CN-121996794-A - Chinese and English mixed text duplication removing method based on density clustering and semantic verification
Abstract
The application discloses a Chinese and English mixed text duplication eliminating method based on density clustering and semantic verification. The method comprises the steps of converting each text into each semantic vector, obtaining a first cluster based on a density clustering algorithm, carrying out iterative optimization on the first cluster based on semantic verification of a binary search framework combined large model to obtain a clustering threshold, updating the first cluster based on the clustering threshold to obtain a plurality of second clusters, and carrying out de-duplication on each second cluster based on a preset semantic screening algorithm and a preset expression screening algorithm to obtain a de-duplicated text list. Through the mode, the method and the device can automatically and iteratively optimize to obtain the optimal clustering threshold, the clustering threshold is not required to be set manually, chinese and English mixed texts with different semantic densities can be adapted, semantic consistency in the same cluster is realized, and semantic uniqueness and expression diversity can be reserved through a preset semantic screening algorithm and a preset expression screening algorithm, so that expression similarity misjudgment caused by language structure difference is avoided.
Inventors
- LI JIAXIANG
- GUO JIANLIN
- JIAN WEIDONG
- WANG CHAO
Assignees
- 深圳市有方科技股份有限公司
Dates
- Publication Date
- 20260508
- Application Date
- 20251211
Claims (10)
- 1. A Chinese and English mixed text duplication eliminating method based on density clustering and semantic verification is characterized by comprising the following steps: Converting each text into each semantic vector, and obtaining a first cluster based on a density clustering algorithm; Based on binary search framework and combining semantic verification of a large model, performing iterative optimization on the first cluster to obtain a cluster threshold; Updating the first clusters based on the cluster threshold to obtain a plurality of second clusters; and based on a preset semantic screening algorithm and a preset expression screening algorithm, removing the duplication of each second polymer to obtain a duplicate-removed text list.

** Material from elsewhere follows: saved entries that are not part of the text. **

**config.mk**
```make
export PLATFORM = sky130hd
export DESIGN_NAME = vxe_intu
export DESIGN_NICKNAME = d
export VERILOG_FILES = /design/src/vxe_pkg.sv /design/src/vxe_intu.sv
export SDC_FILE = /design/constraint.sdc
export NUM_CORES = 1
export LEC_CHECK = 0
export BUFFER_PORTS_ARGS = -buffer_cell sky130_fd_sc_hd__clkbuf_2
export CAP_MARGIN = 15
export CORE_AREA = 2 2 39 41
export CTS_CLUSTER_DIAMETER = 50
export CTS_CLUSTER_SIZE = 40
export DETAILED_ROUTE_END_ITERATION = 10
export DIE_AREA = 0 0 41 43
export SLEW_MARGIN = 20
export SYNTH_ARGS = -nofsm -noshare
export SYNTH_HDL_FRONTEND = slang
export SYNTH_SLANG_ARGS = --single-unit
```
**constraint.sdc**
```tcl
create_clock -name clk -period 1.25 [get_ports clk]
set_clock_uncertainty 0.2 [all_clocks]
set_input_delay 0.1875 -clock clk [delete_from_list [all_inputs] [get_ports clk]]
set_output_delay 0.1875 -clock clk [all_outputs]
set_load 0.01 [all_outputs]
```
**src/vxe_pkg.sv**
```systemverilog
/*
 * Shared widths, register map, opcodes and FSM states of the vector engine.
 * Modules import it inside their body and use scoped names in their ports.
 */
`default_nettype none

package vxe_pkg;

	typedef logic [9:0]  reg_idx_t;		/* Register index. */
	typedef logic [31:0] word_t;		/* Bus data word. */
	typedef logic [36:0] pgm_addr_t;	/* Byte address, low 3 bits zero. */
	typedef logic [63:0] instr_t;		/* Opcode in bits 63..56. */
	typedef logic [7:0]  mem_idx_t;		/* Program memory word index. */
	typedef logic [3:0]  intr_t;		/* Done, fault, start ign., write ign. */
	typedef logic [1:0]  fault_t;		/* Illegal opcode, address range. */

	/* Control unit states. */
	typedef enum logic [1:0] {
		CU_IDLE,
		CU_FETCH,
		CU_WAIT,
		CU_DECODE
	} cu_state_t;

	localparam int MEM_DEPTH = 256;
	localparam word_t VXENGINE_ID = 32'h5658_4531;
	localparam logic [7:0] OP_NOP = 8'h00;
	localparam logic [7:0] OP_END = 8'h01;

	/* Register indices. */
	localparam reg_idx_t REG_ID                  = 10'd0;
	localparam reg_idx_t REG_CTRL                = 10'd1;
	localparam reg_idx_t REG_STATUS              = 10'd2;
	localparam reg_idx_t REG_INTR_ACT            = 10'd3;
	localparam reg_idx_t REG_INTR_MSK            = 10'd4;
	localparam reg_idx_t REG_INTR_RAW            = 10'd5;
	localparam reg_idx_t REG_PGM_ADDR_LO         = 10'd6;
	localparam reg_idx_t REG_PGM_ADDR_HI         = 10'd7;
	localparam reg_idx_t REG_START               = 10'd8;
	localparam reg_idx_t REG_FAULT_INSTR_ADDR_LO = 10'd9;
	localparam reg_idx_t REG_FAULT_INSTR_ADDR_HI = 10'd10;
	localparam reg_idx_t REG_FAULT_INSTR_LO      = 10'd11;
	localparam reg_idx_t REG_FAULT_INSTR_HI      = 10'd12;
	localparam reg_idx_t REG_FAULT_CODE          = 10'd13;

	localparam word_t DEAD_WORD = 32'hdead_beef;	/* Unused index or no read. */
	localparam word_t WO_WORD   = 32'hffff_ffff;	/* Write-only register. */

endpackage

`default_nettype wire

```
**src/vxe_intu.sv**
```systemverilog
/*
 * Interrupt unit. Sticky pending bits set by event pulses and
 * cleared by host acknowledge, masked onto one interrupt line.
 */
`timescale 1ns/1ns
`default_nettype none

module vxe_intu (
	input  wire             clk,
	input  wire             nrst,
	input  vxe_pkg::intr_t  i_events,
	input  vxe_pkg::intr_t  i_msk,
	input  wire             i_ack_vld,
	input  vxe_pkg::intr_t  i_ack,
	output vxe_pkg::intr_t  o_raw,
	output vxe_pkg::intr_t  o_act,
	output logic            o_irq
);
	import vxe_pkg::*;

	intr_t clr;	/* Bits to clear this cycle. */

	assign clr = i_ack_vld ? i_ack : '0;

	/* Set wins over clear. */
	always_ff @(posedge clk or negedge nrst)
	begin
		if (!nrst)
			o_raw <= '0;
		else
			o_raw <= (o_raw & ~clr) | i_events;
	end

	assign o_act = o_raw & i_msk;	/* Masked view. */
	assign o_irq = |o_act;		/* Any active bit. */

endmodule

`default_nettype wire

```
# --- After elaboration in Yosys (flattened, before gate mapping) ---
# Cells that the tools add are included.
word_totals:
  ff_bits: 4
  inputBits: 15
  out_inout_bits: 9
  wordCells: 7
classes:
  muxes: 1
  n_bitwise: 4
  n_reduce_logical: 1
op_table:
  columns: ["cell", "count"]
  rows:
  - ["bitwise AND 4 bit", 2]
  - ["2-to-1 mux 4 bit", 1]
  - ["NOT 4 bit", 1]
  - ["OR 4 bit", 1]
  - ["OR reduction 4 bit", 1]

# --- Logic depth before layout (Yosys ltp) ---
logic_depth:
  word_depth: 4
  depth_mapped: 2
  depth_no_buf: 2

# --- Worst setup path before layout ---
# No wires, ideal clock.
synth_timing:
  path_type: "register -> output"
  startpoint: "reg o_raw[3]"
  endpoint: "out o_irq"
  arrival_time_ns: 1.138
  t_required_ns: 0.863
  setup_slack_ns: -0.275
  path_stages_with_launch: 3
  path_buffers: 0
  path_cell_list: "dfrtp_1 and2_1 or4_4"
synth_via:
  elab_chain_cells: 2
synth_lines:
  columns: ["element", "line", "text"]
  rows:
  - ["start, declared", "vxe_intu.sv:15", "output vxe_pkg::intr_t o_raw,"]
  - ["start signal, assigned", "vxe_intu.sv:31", "o_raw <= (o_raw & ~clr) | i_events;"]
  - ["bitwise AND 4 bit", "vxe_intu.sv:34", "assign o_act = o_raw & i_msk; /* Masked view. */"]
  - ["via o_act[3]", "vxe_intu.sv:16", "output vxe_pkg::intr_t o_act,"]
  - ["OR reduction 4 bit", "vxe_intu.sv:35", "assign o_irq = |o_act; /* Any active bit. */"]
  - ["end, declared", "vxe_intu.sv:17", "output logic o_irq"]
# The timed path passes the listed nets, and every way through them passes these cells.

# --- Worst setup path after layout ---
layout_timing:
  startpoint: "reg o_raw[3]"
  endpoint: "out o_irq"
layout_via:
  elab_chain_cells: 2
layout_lines:
  columns: ["element", "line"]
  rows:
  - ["bitwise AND 4 bit", "vxe_intu.sv:34"]
  - ["OR reduction 4 bit", "vxe_intu.sv:35"]
# No other way between the ends.

==> results.txt <==
Counting tap cells, the placed design contains a total of 60 instances. Max-cap violations in this run came to 0. After detailed routing, the average wire length per cell comes to 8.63 µm. The count of pins on the block boundary is 24, and the count of clock tree sinks is 4.

The worst path in the final design needs a cycle of 1.79 ns, including I/O delays and setup. STA puts the critical path data arrival time at 1.40 ns. Total die area: 1760 µm².

The total of fill cells in the finished design came out at 151. The repair_antennas step left the layout with diodes totalling 0. The register with the most flip-flops in the final layout is o_raw. The signal on the critical path passes through and2_4 -> or4_4 -> buf_6.

The synthesized design spends more area on one cell type than any other, namely sky130_fd_sc_hd__dfrtp_1. The die is 41 µm wide. The via count of the first global-routing pass is 257, and the final standard cell count with taps included and fillers excluded is 70. Compared with the post-synthesis result, the final layout area differs by 171%. The tools report the max-slew violation count as 0.

Synthesis produced a netlist whose cell count is 17. The number of synthesized register bits was 4. The critical path's slowest cell was sky130_fd_sc_hd__or4_4. In the final layout, the registers with the most flip-flops are o_raw x4.

The largest buffer count on any clock path is 2. By startpoint and endpoint, the worst setup path is classified as register to output pin. Final design instance area without fill: 499 µm².

The run gives 1380 µm² as the placeable core region. In the layout the commonest cells are sky130_fd_sc_hd__clkbuf_2, sky130_fd_sc_hd__buf_6, sky130_fd_sc_hd__dlygate4sd3_1. The tools report the setup total negative slack as -0.757 ns. In this run the cell area of the synthesized design comes to 184 µm². For the total power consumption of the routed design, the log shows 444 µW. In the final layout, the share of cells above drive strength 1 is 68.5%. The share of Yosys cell area claimed by the top area cell type came out at 54.4%. The transition at the pin with the smallest max-transition slack came out at 0.111 ns.

The die is 43 µm tall. The detail route stage leaves a number of antenna-violating nets equal to 0. The final hold violation count was 0. The worst path uses 143% of the clock period.

The initial utilization of the core area, before any placement, comes to 13.3%. The register area share after synthesis is 54.4%. At the worst endpoint, the required time is 0.86 ns. The logs give 71 for the total number of nets in the final design and 100 µm² for the area of all sequential standard cells.

Among cell families on the critical path, the largest total delay comes from simple AND/OR/NAND/NOR gates. The run gives 1 as the H-tree depth reported by CTS. When the netlist entered floorplanning its net count stood at 32. On the worst path, the slowest cell contributes a delay of 0.51 ns. The initial antenna violation count is 0. Derived from the worst setup path, the maximum achievable clock frequency is 0.560 GHz. Entering global routing, the biggest net connects 5 pins. Final hold analysis gives a worst-case slack of 0.0158 ns. The worst setup path is launched from a register. The flow ran to the end, but the final reports show violations.

The kind of path behind the tightest hold check was primary input to register. Once placement finished, the instance area stood at 352 µm². Wires add up to 604 µm.

Summed over all layers, the global routing overflow is 0. The congestion estimate from routability-driven global placement came to 0.638. Dividing the detail-routed via count by the number of cells gives 3.77. Buffers placed on the I/O ports in this run total 23. The row count came out at 14.

The final route contains 264 vias. Clock latency on the worst-skew pair, taken at its later pin, is 0.23 ns. In the final layout, the multi-input gates occupy 91.3 µm².

The worst setup path is captured at an output pin. After clock tree synthesis, the clock-pin slew on the worst setup and hold paths is 0.04 ns. The final critical-path setup slack was -0.536 ns. The number of buffer and inverter instances along the worst setup path was 1. Setup violations remaining at the end of the flow were counted as 6. Summed over all cells, the static leakage comes to 0.261 nW.

During synthesis, Yosys emitted a total of 0 warnings. The count of unique library cells instantiated by Yosys was 6. The count of TritonRoute iterations in the first routing pass was 1. TritonCTS built the clock tree.

The leading cell type in the layout, fill and taps excluded was sky130_fd_sc_hd__clkbuf_2. For the final core area utilization, the log shows 36.1%. Timing analysis after detailed placement gives a worst setup slack of -0.288 ns. In this run the clock root is driven by a sky130_fd_sc_hd__clkbuf_4. The run gives 0 as the number of design rule violations left after detail routing. The synthesized area divided by synthesized cell count is 10.8 µm², and the power per cell area is 890 nW/µm². Ranked by total cell area, the synthesized netlist is headed by sky130_fd_sc_hd__dfrtp_1, sky130_fd_sc_hd__a21o_1, sky130_fd_sc_hd__and2_1. The first global-routing pass estimated 910 µm of wire. The remaining max-slew budget at the tightest pin was 92.6%.

The global-route usage over all layers came out at 8.06%. The number of flip-flops under the largest register name is 4. Setup repair after global routing could not meet its margin everywhere. The number of clock buffers added by TritonCTS is 3.

Along the worst path, the maximum fanout reaches 2. For the DRC marker count from the first detailed-route iteration, the log shows 0. Across the VDD grid, the largest voltage drop is 345 µV. The checks that failed: setup timing.
==> path summary, 6_finish.rpt <==
| kind | slack [ns] | from | cells after the start | to |
|---|---|---|---|---|
| worst max-delay path | -0.54 | o_raw[3] | 3 | o_irq |
| worst min-delay path | 0.02 | i_ack[1] | 3 | o_raw[1] |
| worst min register to register | 0.38 | o_raw[0] | 2 | o_raw[0] |
| max in group asynchronous | 0.62 | nrst | 2 | o_raw[2] |
| worst max register to register | 0.08 | o_raw[1] | 4 | o_raw[1] |
| min in group asynchronous | 0.10 | nrst | 2 | o_raw[0] |
==> synth_stat cells, drive strengths merged <==
library cell	n
nand2	4
or4	1
a21o	4
dfrtp	4
and2	4
==> logic make-up (layout without fill, tap and decap cells) <==
kind of cell / after synthesis / in the layout / synth area share (%)
and+or+nand+nor: 9 / 9 / 29.3
buffers and inverters: 0 / 37 / 0
AOI/OAI and AO/OA: 4 / 4 / 16.3
DFF: 4 / 4 / 54.4
==> worst min-delay path, stage by stage <==
cell	delay, ns
sky130_fd_sc_hd__clkbuf_2	0.08
sky130_fd_sc_hd__nand2_1	0.05
sky130_fd_sc_hd__a21o_1	0.10
==> power by group <==
group / switching (mW) / internal [mW]
Clock: 0.0496 / 0.107
Sequential: 0.00522 / 0.139
Combinational: 0.0467 / 0.0966
==> metal layers <==
metal / global-route usage, % / up-vias / routed length, µm
met1: 7.14 / 116 / 188
li1: - / 133 / -
met4: 6.00 / 0 / 0
met3: 3.14 / 0 / 75
met2: 13.4 / 15 / 339
met5: 0 / - / 0
==> layout make-up <==
cell class                 instances  area share, %
multi-input combinational         13           18.3
clock buffer                       3           4.51
sequential                         4           20.1
timing repair buffer              34           53.1
tap                               16           4.01
==> timing repair <==
item / in CTS / in global routing
pin swaps: 0 / 1
endpoints found under the setup margin: 8 / 9
endpoints found under the hold margin: 8 / 0
buffers inserted: 1 / 2
hold buffers: 5 / 0
gates resized for setup: 4 / 18
Power figures use the tool's default switching activity.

- 2. The method for performing text de-duplication based on density clustering and semantic verification according to claim 1, wherein the converting each text into each semantic vector, based on a density clustering algorithm, obtains a first cluster, includes: converting each text into a corresponding semantic vector based on a text embedding model; normalizing each semantic vector, and calculating cosine distances between the normalized semantic vectors; And obtaining a sample access sequence, a plurality of first clusters and corresponding reachable distances based on each cosine distance and density clustering algorithm.
- 3. The method for performing text de-duplication based on density clustering and semantic verification according to claim 2, wherein the performing iterative optimization on the first cluster based on semantic verification of a binary search framework combined with a large model to obtain a cluster threshold value comprises: based on the binary search framework, performing iterative search in a preset neighborhood radius range, and calculating an intermediate threshold value in each iteration; updating each of the first clusters based on the intermediate threshold, the sample access order, and the reachable distance; Taking the intermediate value of the cluster diameter corresponding to the updated first cluster as an intermediate diameter, and inputting two samples corresponding to the intermediate diameter into a large model to obtain a semantic verification result; And optimizing the neighborhood radius range based on the semantic verification result until iteration is completed, and obtaining the clustering threshold value.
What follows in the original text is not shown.